Quote exactly and only this range of lines in the data below: the line that holds "select latched during reset" to the line that holds "states per mode", both included.

-- Task input follows --

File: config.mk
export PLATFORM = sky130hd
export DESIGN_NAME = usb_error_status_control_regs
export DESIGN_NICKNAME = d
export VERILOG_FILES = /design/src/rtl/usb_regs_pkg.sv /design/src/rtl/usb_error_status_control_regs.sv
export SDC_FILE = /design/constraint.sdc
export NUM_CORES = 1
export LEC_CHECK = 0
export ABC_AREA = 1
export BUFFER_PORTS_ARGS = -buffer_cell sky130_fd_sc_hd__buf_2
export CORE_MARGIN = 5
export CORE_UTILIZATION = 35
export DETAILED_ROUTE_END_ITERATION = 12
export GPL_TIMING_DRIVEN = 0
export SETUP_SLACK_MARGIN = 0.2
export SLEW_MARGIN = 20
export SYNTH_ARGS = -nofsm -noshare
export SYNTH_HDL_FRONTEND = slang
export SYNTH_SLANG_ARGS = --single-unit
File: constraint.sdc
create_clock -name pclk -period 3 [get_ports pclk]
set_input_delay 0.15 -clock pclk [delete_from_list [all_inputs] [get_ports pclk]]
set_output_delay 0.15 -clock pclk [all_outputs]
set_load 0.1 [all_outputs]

-- Task input concluded --
-- Task input follows --

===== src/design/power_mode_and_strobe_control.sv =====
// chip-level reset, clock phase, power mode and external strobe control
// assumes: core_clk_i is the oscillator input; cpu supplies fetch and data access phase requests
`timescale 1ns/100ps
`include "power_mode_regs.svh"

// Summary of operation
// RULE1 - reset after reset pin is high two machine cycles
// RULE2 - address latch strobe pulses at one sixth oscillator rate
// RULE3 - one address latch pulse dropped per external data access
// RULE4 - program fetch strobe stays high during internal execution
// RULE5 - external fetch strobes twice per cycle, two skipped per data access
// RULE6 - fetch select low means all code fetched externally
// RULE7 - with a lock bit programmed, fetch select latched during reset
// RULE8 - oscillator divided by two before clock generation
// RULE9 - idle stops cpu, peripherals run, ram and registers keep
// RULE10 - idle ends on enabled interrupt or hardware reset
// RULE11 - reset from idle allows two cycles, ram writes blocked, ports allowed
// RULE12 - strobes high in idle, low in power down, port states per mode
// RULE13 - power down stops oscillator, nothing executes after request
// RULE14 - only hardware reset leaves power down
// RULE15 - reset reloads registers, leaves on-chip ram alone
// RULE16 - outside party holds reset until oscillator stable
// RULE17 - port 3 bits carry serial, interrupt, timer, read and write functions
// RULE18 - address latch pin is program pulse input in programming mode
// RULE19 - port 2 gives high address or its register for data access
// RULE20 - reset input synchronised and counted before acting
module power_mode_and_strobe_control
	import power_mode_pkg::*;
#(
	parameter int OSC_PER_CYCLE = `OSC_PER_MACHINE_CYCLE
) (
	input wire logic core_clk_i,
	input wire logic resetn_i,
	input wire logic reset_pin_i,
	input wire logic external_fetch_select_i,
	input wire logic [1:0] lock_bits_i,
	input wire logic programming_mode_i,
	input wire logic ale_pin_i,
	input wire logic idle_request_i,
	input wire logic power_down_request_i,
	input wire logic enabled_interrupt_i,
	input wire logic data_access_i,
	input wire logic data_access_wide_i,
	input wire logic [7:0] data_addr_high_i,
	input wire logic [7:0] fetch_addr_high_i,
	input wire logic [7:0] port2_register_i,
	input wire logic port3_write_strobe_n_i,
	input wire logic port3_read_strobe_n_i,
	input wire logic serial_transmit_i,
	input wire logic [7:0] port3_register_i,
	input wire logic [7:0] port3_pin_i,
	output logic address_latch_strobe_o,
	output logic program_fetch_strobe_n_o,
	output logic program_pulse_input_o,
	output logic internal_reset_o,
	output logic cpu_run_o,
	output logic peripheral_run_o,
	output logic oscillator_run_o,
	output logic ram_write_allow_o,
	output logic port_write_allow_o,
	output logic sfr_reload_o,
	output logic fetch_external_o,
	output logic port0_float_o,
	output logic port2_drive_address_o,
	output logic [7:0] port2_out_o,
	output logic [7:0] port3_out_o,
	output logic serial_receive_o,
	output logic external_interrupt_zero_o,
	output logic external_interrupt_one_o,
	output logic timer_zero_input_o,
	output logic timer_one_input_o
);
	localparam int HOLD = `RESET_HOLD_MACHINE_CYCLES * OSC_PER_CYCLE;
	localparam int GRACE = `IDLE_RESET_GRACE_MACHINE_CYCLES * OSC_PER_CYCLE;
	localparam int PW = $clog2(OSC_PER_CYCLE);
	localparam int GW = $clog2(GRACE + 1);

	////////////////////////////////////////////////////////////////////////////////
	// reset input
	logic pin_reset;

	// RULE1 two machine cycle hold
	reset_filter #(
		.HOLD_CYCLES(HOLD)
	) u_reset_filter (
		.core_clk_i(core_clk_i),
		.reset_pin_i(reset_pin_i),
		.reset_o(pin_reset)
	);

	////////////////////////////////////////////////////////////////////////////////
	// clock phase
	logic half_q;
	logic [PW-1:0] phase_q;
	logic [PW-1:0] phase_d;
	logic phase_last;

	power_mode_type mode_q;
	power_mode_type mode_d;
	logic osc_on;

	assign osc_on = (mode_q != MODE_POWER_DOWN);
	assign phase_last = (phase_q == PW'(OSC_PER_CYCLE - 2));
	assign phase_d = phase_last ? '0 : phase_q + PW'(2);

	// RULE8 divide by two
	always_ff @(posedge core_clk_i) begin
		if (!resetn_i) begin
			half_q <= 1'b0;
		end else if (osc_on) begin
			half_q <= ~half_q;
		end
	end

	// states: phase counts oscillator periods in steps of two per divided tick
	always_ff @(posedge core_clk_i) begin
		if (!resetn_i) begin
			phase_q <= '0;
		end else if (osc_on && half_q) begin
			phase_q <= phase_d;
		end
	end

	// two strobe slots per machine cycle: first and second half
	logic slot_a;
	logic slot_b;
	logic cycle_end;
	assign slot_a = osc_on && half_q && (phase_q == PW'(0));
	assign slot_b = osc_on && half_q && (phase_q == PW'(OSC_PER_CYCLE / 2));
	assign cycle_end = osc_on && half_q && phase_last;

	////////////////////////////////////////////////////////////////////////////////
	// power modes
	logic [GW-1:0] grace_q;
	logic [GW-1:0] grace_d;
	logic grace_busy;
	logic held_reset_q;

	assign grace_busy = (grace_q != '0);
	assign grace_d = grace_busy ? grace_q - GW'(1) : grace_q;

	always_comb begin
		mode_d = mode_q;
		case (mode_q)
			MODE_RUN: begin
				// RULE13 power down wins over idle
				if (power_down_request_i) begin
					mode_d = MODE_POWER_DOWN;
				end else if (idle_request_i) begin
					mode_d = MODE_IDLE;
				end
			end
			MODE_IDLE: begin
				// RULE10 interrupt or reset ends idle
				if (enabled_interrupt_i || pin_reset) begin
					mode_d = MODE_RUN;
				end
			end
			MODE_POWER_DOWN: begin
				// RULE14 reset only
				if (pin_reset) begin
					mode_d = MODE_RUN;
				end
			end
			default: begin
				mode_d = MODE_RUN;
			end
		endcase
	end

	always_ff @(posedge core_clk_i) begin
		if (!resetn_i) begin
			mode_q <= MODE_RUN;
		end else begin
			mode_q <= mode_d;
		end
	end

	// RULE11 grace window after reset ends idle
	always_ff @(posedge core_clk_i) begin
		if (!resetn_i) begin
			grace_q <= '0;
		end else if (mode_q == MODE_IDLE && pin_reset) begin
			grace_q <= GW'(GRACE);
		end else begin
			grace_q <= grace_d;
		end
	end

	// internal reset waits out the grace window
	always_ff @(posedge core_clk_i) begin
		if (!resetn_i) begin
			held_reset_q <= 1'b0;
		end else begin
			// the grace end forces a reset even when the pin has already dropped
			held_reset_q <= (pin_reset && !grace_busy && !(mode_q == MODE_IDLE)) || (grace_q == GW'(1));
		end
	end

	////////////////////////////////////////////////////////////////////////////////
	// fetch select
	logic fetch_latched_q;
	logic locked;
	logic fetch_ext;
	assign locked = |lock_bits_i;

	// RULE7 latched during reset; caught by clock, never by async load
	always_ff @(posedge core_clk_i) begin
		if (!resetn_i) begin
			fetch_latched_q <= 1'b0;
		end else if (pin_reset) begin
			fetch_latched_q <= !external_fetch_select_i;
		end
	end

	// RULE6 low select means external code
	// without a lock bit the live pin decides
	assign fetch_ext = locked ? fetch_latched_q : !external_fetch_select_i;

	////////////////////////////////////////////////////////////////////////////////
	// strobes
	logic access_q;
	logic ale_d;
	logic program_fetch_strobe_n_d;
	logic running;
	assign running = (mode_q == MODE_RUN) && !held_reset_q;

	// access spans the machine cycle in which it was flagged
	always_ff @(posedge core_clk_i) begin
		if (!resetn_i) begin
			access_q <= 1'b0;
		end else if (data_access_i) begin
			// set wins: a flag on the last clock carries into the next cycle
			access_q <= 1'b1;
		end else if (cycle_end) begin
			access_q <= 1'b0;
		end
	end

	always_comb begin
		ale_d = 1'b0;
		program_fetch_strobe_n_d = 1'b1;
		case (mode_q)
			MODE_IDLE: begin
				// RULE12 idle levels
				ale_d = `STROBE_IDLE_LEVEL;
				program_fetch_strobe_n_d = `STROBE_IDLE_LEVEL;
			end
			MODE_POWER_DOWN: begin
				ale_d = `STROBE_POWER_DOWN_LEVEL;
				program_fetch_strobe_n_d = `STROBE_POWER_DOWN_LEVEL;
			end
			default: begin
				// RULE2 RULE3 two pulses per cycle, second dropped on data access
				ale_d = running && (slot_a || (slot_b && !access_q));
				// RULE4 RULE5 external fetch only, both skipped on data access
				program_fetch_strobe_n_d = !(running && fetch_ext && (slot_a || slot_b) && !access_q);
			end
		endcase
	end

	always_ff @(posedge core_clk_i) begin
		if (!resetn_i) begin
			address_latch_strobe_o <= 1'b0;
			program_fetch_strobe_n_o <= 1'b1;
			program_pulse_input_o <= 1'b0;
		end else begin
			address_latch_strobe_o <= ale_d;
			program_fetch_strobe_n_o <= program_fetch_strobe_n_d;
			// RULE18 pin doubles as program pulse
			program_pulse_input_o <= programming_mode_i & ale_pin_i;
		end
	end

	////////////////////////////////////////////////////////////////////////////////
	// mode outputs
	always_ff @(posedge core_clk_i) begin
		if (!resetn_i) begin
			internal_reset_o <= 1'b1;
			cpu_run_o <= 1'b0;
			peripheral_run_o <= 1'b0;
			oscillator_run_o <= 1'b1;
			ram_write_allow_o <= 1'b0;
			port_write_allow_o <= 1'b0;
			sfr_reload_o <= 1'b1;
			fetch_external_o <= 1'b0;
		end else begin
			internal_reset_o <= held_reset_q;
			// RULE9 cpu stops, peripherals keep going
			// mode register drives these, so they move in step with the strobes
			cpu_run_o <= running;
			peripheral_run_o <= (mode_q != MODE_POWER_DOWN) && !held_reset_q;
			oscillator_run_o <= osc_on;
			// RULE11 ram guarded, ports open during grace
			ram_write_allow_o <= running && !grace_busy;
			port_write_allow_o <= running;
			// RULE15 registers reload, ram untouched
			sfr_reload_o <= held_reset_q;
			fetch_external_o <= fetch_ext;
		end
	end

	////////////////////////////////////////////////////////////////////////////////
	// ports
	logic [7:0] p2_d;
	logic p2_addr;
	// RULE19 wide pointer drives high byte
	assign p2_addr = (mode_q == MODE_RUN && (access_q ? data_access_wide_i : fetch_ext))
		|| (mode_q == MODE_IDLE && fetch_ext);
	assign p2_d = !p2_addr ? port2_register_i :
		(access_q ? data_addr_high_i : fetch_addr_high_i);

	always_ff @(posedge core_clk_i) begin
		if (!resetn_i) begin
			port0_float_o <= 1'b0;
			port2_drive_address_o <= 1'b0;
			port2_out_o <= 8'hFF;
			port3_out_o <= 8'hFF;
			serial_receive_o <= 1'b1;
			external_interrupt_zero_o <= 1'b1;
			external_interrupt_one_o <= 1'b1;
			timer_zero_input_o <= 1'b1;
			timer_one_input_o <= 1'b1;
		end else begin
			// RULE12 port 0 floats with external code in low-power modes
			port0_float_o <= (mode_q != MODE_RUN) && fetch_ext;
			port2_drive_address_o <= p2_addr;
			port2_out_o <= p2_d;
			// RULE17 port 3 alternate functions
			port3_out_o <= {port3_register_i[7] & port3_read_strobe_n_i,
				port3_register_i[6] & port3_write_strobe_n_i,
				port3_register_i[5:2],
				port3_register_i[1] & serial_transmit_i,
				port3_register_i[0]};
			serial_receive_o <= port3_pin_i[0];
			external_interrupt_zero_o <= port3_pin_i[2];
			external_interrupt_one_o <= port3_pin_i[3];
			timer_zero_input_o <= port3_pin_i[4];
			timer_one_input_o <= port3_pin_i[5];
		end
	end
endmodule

-- Task input concluded --

Result:
// RULE7 - with a lock bit programmed, fetch select latched during reset
// RULE8 - oscillator divided by two before clock generation
// RULE9 - idle stops cpu, peripherals run, ram and registers keep
// RULE10 - idle ends on enabled interrupt or hardware reset
// RULE11 - reset from idle allows two cycles, ram writes blocked, ports allowed
// RULE12 - strobes high in idle, low in power down, port states per mode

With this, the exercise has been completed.